• _TASK OBJECTIVE_
Scan the listing beneath this sentence. Report each line with the word "wire".

___

**config.mk**
```make
export PLATFORM = sky130hd
export DESIGN_NAME = norm_frame_ctrl_flat
export DESIGN_NICKNAME = d
export VERILOG_FILES = /design/src/rtl/norm_frame_ctrl_if.sv /design/src/rtl/norm_frame_ctrl.sv /design/src/flat_wrapper.sv
export SDC_FILE = /design/constraint.sdc
export NUM_CORES = 1
export LEC_CHECK = 0
export CAP_MARGIN = 30
export CELL_PAD_IN_SITES_DETAIL_PLACEMENT = 1
export CELL_PAD_IN_SITES_GLOBAL_PLACEMENT = 1
export CORE_MARGIN = 2
export CORE_UTILIZATION = 40
export CTS_BUF_LIST = sky130_fd_sc_hd__clkbuf_8
export CTS_CLUSTER_SIZE = 14
export DETAILED_ROUTE_END_ITERATION = 6
export HOLD_SLACK_MARGIN = 0.02
export PLACE_DENSITY = 0.72
export SLEW_MARGIN = 30
export SYNTH_ARGS = -nofsm -noshare
export SYNTH_HDL_FRONTEND = slang
export SYNTH_SLANG_ARGS = --single-unit
```
**constraint.sdc**
```tcl
create_clock -name clk_proc -period 4.35 [get_ports clk_proc]
set_input_delay 0.87 -clock clk_proc [delete_from_list [all_inputs] [get_ports clk_proc]]
set_output_delay 0.87 -clock clk_proc [all_outputs]
set_load 0.02 [all_outputs]
```
**src/rtl/norm_frame_ctrl_if.sv**
```systemverilog
`timescale 1ns/1ps
`default_nettype none
// ============================================================================
// Module   : norm_frame_ctrl_if
// Purpose  : Host register bus for norm_frame_ctrl (address, write strobe and
//            data, read strobe, registered read data).
// Revision : 1.0 - initial release
// ============================================================================
interface norm_frame_ctrl_if;
  logic [3:0]  addr_rel_i;
  logic        wr_i;
  logic [31:0] datawr_i;
  logic        rd_i;
  logic [31:0] datard_o;

  // Host side drives the request, controller returns read data
  modport master (output addr_rel_i, output wr_i, output datawr_i,
                  output rd_i, input datard_o);
  modport slave  (input addr_rel_i, input wr_i, input datawr_i,
                  input rd_i, output datard_o);
endinterface
`default_nettype wire

```
**src/rtl/norm_frame_ctrl.sv**
```systemverilog
`timescale 1ns/1ps
`default_nettype none
// ============================================================================
// Module   : norm_frame_ctrl
// Purpose  : Frame gate in front of normhw (enable, decimation, single shot)
//            and a write queue that replays normhw register writes only while
//            the stream is in vertical blank.
// Revision : 1.0 - initial release
// ============================================================================
module norm_frame_ctrl #(
  parameter int DATA_WIDTH = 16,
  parameter int FIFO_DEPTH = 4,
  parameter int NORM_AW    = 4
) (
  input  logic                  clk_proc,
  input  logic                  reset_n,
  input  logic                  in_fv,
  input  logic                  in_dv,
  input  logic [DATA_WIDTH-1:0] in_data,
  output logic                  out_fv,
  output logic                  out_dv,
  output logic [DATA_WIDTH-1:0] out_data,
  norm_frame_ctrl_if.slave      host,
  output logic [NORM_AW-1:0]    norm_addr_o,
  output logic                  norm_wr_o,
  output logic [31:0]           norm_data_o
);

  localparam int PTR_W = $clog2(FIFO_DEPTH);

  // Host-visible registers
  logic               ctrl_en;
  logic               ctrl_ss;
  logic [7:0]         decim;
  logic [NORM_AW-1:0] stage_addr;
  logic [31:0]        stage_data;
  logic               overflow;
  logic [31:0]        rd_data;
  logic [31:0]        rd_mux;

  // Frame tracking
  logic        prev_fv;
  logic        pass;
  logic [7:0]  skip_cnt;
  logic [15:0] frame_cnt;

  // Pending normhw writes
  logic [NORM_AW+31:0] fifo_mem [FIFO_DEPTH];
  logic [PTR_W:0]      wr_ptr;
  logic [PTR_W:0]      rd_ptr;
  logic [PTR_W:0]      fifo_count;
  logic                fifo_empty;
  logic                fifo_full;

  logic frame_start;
  logic frame_end;
  logic start_pass;
  logic pass_now;
  logic decim_wr;
  logic push_req;
  logic push;
  logic pop;

  assign frame_start = in_fv & ~prev_fv;
  assign frame_end   = ~in_fv & prev_fv & pass;
  assign start_pass  = ctrl_en & (skip_cnt == 8'd0);
  assign pass_now    = frame_start ? start_pass : pass;

  assign decim_wr    = host.wr_i & (host.addr_rel_i == 4'd1);
  assign push_req    = host.wr_i & (host.addr_rel_i == 4'd4);

  assign fifo_count  = wr_ptr - rd_ptr;
  assign fifo_empty  = (wr_ptr == rd_ptr);
  assign fifo_full   = (wr_ptr[PTR_W] != rd_ptr[PTR_W]) &&
                       (wr_ptr[PTR_W-1:0] == rd_ptr[PTR_W-1:0]);
  // Fullness is judged on the pre-pop state, so a same-cycle pop never frees room
  assign push        = push_req & ~fifo_full;
  // Replay only when both the input and the delayed output stream are idle
  assign pop         = ~fifo_empty & ~in_fv & ~out_fv;

  assign host.datard_o = rd_data;

  // Read data selection for the host register map
  always_comb begin
    rd_mux = 32'd0;
    case (host.addr_rel_i)
      4'd0: rd_mux = {30'd0, ctrl_ss, ctrl_en};
      4'd1: rd_mux = {24'd0, decim};
      4'd2: rd_mux = {13'd0, overflow, pass, ~fifo_empty, frame_cnt};
      4'd3: rd_mux = {{(32-NORM_AW){1'b0}}, stage_addr};
      4'd4: rd_mux = stage_data;
      4'd5: rd_mux = {{(31-PTR_W){1'b0}}, fifo_count};
      default: rd_mux = 32'd0;
    endcase
  end

  // Host register writes, registered reads and overflow sticky flag
  always_ff @(posedge clk_proc or negedge reset_n) begin
    if (!reset_n) begin
      ctrl_en    <= 1'b0;
      ctrl_ss    <= 1'b0;
      decim      <= 8'd0;
      stage_addr <= '0;
      stage_data <= 32'd0;
      overflow   <= 1'b0;
      rd_data    <= 32'd0;
    end else begin
      if (host.wr_i) begin
        case (host.addr_rel_i)
          4'd0: begin
            ctrl_en <= host.datawr_i[0];
            ctrl_ss <= host.datawr_i[1];
          end
          4'd1: decim      <= host.datawr_i[7:0];
          4'd3: stage_addr <= host.datawr_i[NORM_AW-1:0];
          4'd4: stage_data <= host.datawr_i;
          default: ;
        endcase
      end
      // A completed single-shot frame disarms the gate
      if (frame_end && ctrl_ss) ctrl_en <= 1'b0;
      if (host.rd_i) rd_data <= rd_mux;
      // Clear-on-read of STATUS; a new overflow in the same cycle takes priority
      if (host.rd_i && host.addr_rel_i == 4'd2) overflow <= 1'b0;
      if (push_req && fifo_full) overflow <= 1'b1;
    end
  end

  // Frame start/end detection, pass latch, decimation and frame counting
  always_ff @(posedge clk_proc or negedge reset_n) begin
    if (!reset_n) begin
      prev_fv   <= 1'b1;  // drop a frame already running at reset release
      pass      <= 1'b0;
      skip_cnt  <= 8'd0;
      frame_cnt <= 16'd0;
    end else begin
      prev_fv <= in_fv;
      if (frame_start) begin
        pass <= start_pass;
        if (start_pass)              skip_cnt <= decim;
        else if (skip_cnt != 8'd0)   skip_cnt <= skip_cnt - 8'd1;
      end
      if (decim_wr)  skip_cnt  <= 8'd0;
      if (frame_end) frame_cnt <= frame_cnt + 16'd1;
    end
  end

  // Gated stream towards normhw, one cycle behind the input
  always_ff @(posedge clk_proc or negedge reset_n) begin
    if (!reset_n) begin
      out_fv   <= 1'b0;
      out_dv   <= 1'b0;
      out_data <= '0;
    end else begin
      out_fv <= in_fv & pass_now;
      out_dv <= in_fv & in_dv & pass_now;
      if (in_fv && in_dv && pass_now) out_data <= in_data;
    end
  end

  // Queue storage; flushing is done through the pointers
  always_ff @(posedge clk_proc) begin
    if (push) fifo_mem[wr_ptr[PTR_W-1:0]] <= {stage_addr, host.datawr_i};
  end

  // Queue pointers and replay of the head entry onto the normhw slave port
  always_ff @(posedge clk_proc or negedge reset_n) begin
    if (!reset_n) begin
      wr_ptr      <= '0;
      rd_ptr      <= '0;
      norm_wr_o   <= 1'b0;
      norm_addr_o <= '0;
      norm_data_o <= 32'd0;
    end else begin
      norm_wr_o <= pop;
      if (push) wr_ptr <= wr_ptr + 1'b1;
      if (pop) begin
        rd_ptr <= rd_ptr + 1'b1;
        {norm_addr_o, norm_data_o} <= fifo_mem[rd_ptr[PTR_W-1:0]];
      end
    end
  end

endmodule
`default_nettype wire

```
**src/flat_wrapper.sv**
```systemverilog
// flat-port wrapper written by rule: the top's interface ports become plain ports
module norm_frame_ctrl_flat 
#(
  parameter int DATA_WIDTH = 16,
  parameter int FIFO_DEPTH = 4,
  parameter int NORM_AW    = 4
)
  (clk_proc, reset_n, in_fv, in_dv, in_data, out_fv, out_dv, out_data, norm_addr_o, norm_wr_o, norm_data_o, host_addr_rel_i, host_wr_i, host_datawr_i, host_rd_i, host_datard_o);
  norm_frame_ctrl_if host_i ();
  input  logic clk_proc;
  input  logic reset_n;
  input  logic in_fv;
  input  logic in_dv;
  input  logic [DATA_WIDTH-1:0] in_data;
  output logic out_fv;
  output logic out_dv;
  output logic [DATA_WIDTH-1:0] out_data;
  output logic [NORM_AW-1:0] norm_addr_o;
  output logic norm_wr_o;
  output logic [31:0] norm_data_o;
  input wire logic [$bits(host_i.addr_rel_i)-1:0] host_addr_rel_i;
  input wire logic [$bits(host_i.wr_i)-1:0] host_wr_i;
  input wire logic [$bits(host_i.datawr_i)-1:0] host_datawr_i;
  input wire logic [$bits(host_i.rd_i)-1:0] host_rd_i;
  output wire logic [$bits(host_i.datard_o)-1:0] host_datard_o;
  assign host_i.addr_rel_i = host_addr_rel_i;
  assign host_i.wr_i = host_wr_i;
  assign host_i.datawr_i = host_datawr_i;
  assign host_i.rd_i = host_rd_i;
  assign host_datard_o = host_i.datard_o;
  norm_frame_ctrl #(.DATA_WIDTH(DATA_WIDTH), .FIFO_DEPTH(FIFO_DEPTH), .NORM_AW(NORM_AW)) u_core (.clk_proc(clk_proc), .reset_n(reset_n), .in_fv(in_fv), .in_dv(in_dv), .in_data(in_data), .out_fv(out_fv), .out_dv(out_dv), .out_data(out_data), .host(host_i), .norm_addr_o(norm_addr_o), .norm_wr_o(norm_wr_o), .norm_data_o(norm_data_o));
endmodule
```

___

• _RESPONSE AREA_
`default_nettype wire
`default_nettype wire
  input wire logic [$bits(host_i.addr_rel_i)-1:0] host_addr_rel_i;
  input wire logic [$bits(host_i.wr_i)-1:0] host_wr_i;
  input wire logic [$bits(host_i.datawr_i)-1:0] host_datawr_i;
  input wire logic [$bits(host_i.rd_i)-1:0] host_rd_i;
  output wire logic [$bits(host_i.datard_o)-1:0] host_datard_o;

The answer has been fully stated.